REQUIRED ACTION>
The response must contain every line below in which "make" appears.

SOURCE DATA>
◆ ◆ ◆ ◆ ◆

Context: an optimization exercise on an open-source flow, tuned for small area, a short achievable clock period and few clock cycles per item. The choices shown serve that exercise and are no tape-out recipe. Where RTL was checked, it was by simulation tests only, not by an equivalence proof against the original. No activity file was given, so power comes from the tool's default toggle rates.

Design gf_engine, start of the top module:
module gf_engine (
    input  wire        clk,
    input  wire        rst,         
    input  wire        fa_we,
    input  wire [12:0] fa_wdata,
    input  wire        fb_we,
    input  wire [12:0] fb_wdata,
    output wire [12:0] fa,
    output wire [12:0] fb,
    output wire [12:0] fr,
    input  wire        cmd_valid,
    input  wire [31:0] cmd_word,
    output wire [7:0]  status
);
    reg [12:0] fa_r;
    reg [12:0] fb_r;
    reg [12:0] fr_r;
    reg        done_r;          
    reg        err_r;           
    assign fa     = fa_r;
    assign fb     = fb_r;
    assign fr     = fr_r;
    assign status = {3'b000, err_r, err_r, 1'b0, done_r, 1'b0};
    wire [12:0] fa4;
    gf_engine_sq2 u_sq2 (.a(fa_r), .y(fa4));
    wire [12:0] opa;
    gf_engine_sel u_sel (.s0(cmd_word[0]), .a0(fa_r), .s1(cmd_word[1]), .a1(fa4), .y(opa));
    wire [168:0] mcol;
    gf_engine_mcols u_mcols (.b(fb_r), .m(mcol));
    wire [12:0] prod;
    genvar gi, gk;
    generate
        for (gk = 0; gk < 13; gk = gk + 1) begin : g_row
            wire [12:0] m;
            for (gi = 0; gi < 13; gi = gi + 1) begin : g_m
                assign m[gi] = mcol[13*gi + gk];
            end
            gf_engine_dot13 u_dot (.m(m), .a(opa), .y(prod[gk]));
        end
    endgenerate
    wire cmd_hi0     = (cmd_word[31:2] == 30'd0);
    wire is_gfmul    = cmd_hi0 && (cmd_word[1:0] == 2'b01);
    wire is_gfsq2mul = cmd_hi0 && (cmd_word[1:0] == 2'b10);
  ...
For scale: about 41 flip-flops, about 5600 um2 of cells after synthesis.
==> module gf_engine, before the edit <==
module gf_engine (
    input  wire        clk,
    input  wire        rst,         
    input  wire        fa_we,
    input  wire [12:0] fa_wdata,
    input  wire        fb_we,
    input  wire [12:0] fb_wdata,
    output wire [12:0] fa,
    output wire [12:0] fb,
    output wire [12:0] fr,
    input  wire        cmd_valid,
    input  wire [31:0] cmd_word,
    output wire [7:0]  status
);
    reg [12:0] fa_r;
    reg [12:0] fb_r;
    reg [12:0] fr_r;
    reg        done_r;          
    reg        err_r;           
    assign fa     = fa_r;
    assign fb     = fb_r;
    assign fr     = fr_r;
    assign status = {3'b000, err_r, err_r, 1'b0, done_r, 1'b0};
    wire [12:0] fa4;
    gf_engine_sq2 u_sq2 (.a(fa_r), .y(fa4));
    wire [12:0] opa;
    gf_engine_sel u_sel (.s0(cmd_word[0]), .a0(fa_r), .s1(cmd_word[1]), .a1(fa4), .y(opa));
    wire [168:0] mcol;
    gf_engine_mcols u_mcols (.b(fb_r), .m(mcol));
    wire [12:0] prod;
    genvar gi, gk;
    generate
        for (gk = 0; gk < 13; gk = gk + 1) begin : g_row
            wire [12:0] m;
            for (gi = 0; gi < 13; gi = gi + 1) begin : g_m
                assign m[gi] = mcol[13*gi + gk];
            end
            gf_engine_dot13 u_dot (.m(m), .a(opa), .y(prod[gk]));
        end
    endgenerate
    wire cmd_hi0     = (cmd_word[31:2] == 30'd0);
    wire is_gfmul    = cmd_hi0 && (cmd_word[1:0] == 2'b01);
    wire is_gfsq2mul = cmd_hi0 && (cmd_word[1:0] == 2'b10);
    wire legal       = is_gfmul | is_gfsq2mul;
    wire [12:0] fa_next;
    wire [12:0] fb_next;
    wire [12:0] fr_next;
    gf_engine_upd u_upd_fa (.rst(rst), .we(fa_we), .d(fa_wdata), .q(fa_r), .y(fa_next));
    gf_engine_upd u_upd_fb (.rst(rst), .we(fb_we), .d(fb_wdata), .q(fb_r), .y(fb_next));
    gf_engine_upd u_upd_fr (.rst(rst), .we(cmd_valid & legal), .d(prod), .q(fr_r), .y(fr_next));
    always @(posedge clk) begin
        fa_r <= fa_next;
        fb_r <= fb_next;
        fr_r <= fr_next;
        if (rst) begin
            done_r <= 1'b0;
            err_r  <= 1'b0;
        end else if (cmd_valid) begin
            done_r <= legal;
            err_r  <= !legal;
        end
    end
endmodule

◆ ◆ ◆ ◆ ◆

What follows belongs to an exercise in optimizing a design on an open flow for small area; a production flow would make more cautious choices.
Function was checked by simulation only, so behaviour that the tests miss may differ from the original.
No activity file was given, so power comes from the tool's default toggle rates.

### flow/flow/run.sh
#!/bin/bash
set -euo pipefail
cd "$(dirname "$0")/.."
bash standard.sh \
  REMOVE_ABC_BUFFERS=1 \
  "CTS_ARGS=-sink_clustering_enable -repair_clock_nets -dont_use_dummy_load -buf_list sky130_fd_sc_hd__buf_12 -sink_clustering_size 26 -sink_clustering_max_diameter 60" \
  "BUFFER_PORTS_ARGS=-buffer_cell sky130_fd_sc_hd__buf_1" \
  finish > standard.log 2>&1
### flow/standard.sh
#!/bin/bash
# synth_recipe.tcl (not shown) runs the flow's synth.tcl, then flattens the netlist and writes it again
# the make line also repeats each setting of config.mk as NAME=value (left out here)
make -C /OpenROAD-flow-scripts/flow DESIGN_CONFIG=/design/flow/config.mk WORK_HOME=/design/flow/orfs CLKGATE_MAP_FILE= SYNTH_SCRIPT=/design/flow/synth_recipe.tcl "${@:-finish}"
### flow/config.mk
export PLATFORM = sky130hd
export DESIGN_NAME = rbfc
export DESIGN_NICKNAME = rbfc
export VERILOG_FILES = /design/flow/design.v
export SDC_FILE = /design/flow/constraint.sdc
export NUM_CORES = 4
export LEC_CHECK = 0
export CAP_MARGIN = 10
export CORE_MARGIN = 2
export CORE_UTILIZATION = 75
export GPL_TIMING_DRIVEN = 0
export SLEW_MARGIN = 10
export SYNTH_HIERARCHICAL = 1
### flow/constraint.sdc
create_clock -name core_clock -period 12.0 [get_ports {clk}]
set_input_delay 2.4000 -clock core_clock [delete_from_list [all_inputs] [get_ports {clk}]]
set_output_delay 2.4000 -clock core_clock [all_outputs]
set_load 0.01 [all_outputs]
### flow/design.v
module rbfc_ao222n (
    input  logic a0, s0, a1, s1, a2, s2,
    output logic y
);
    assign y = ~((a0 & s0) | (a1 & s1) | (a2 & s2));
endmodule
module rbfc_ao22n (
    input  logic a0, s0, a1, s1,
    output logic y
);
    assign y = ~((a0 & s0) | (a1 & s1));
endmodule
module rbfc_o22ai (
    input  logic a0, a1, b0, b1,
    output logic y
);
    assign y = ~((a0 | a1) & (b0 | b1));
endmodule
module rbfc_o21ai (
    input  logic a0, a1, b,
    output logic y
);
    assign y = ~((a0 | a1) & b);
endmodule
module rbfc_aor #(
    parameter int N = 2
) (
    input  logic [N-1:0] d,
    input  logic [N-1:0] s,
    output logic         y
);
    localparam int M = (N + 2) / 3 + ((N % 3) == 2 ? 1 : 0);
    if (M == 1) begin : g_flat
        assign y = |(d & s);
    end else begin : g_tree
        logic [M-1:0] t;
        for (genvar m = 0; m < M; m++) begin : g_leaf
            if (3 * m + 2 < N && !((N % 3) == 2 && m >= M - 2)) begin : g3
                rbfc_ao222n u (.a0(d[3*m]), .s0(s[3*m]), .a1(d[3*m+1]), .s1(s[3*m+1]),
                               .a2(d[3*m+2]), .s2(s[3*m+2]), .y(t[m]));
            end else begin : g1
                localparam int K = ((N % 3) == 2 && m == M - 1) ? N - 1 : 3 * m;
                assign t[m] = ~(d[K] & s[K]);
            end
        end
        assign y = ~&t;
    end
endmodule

◆ ◆ ◆ ◆ ◆

THE COMPLETED TASK>
What follows belongs to an exercise in optimizing a design on an open flow for small area; a production flow would make more cautious choices.
# the make line also repeats each setting of config.mk as NAME=value (left out here)
make -C /OpenROAD-flow-scripts/flow DESIGN_CONFIG=/design/flow/config.mk WORK_HOME=/design/flow/orfs CLKGATE_MAP_FILE= SYNTH_SCRIPT=/design/flow/synth_recipe.tcl "${@:-finish}"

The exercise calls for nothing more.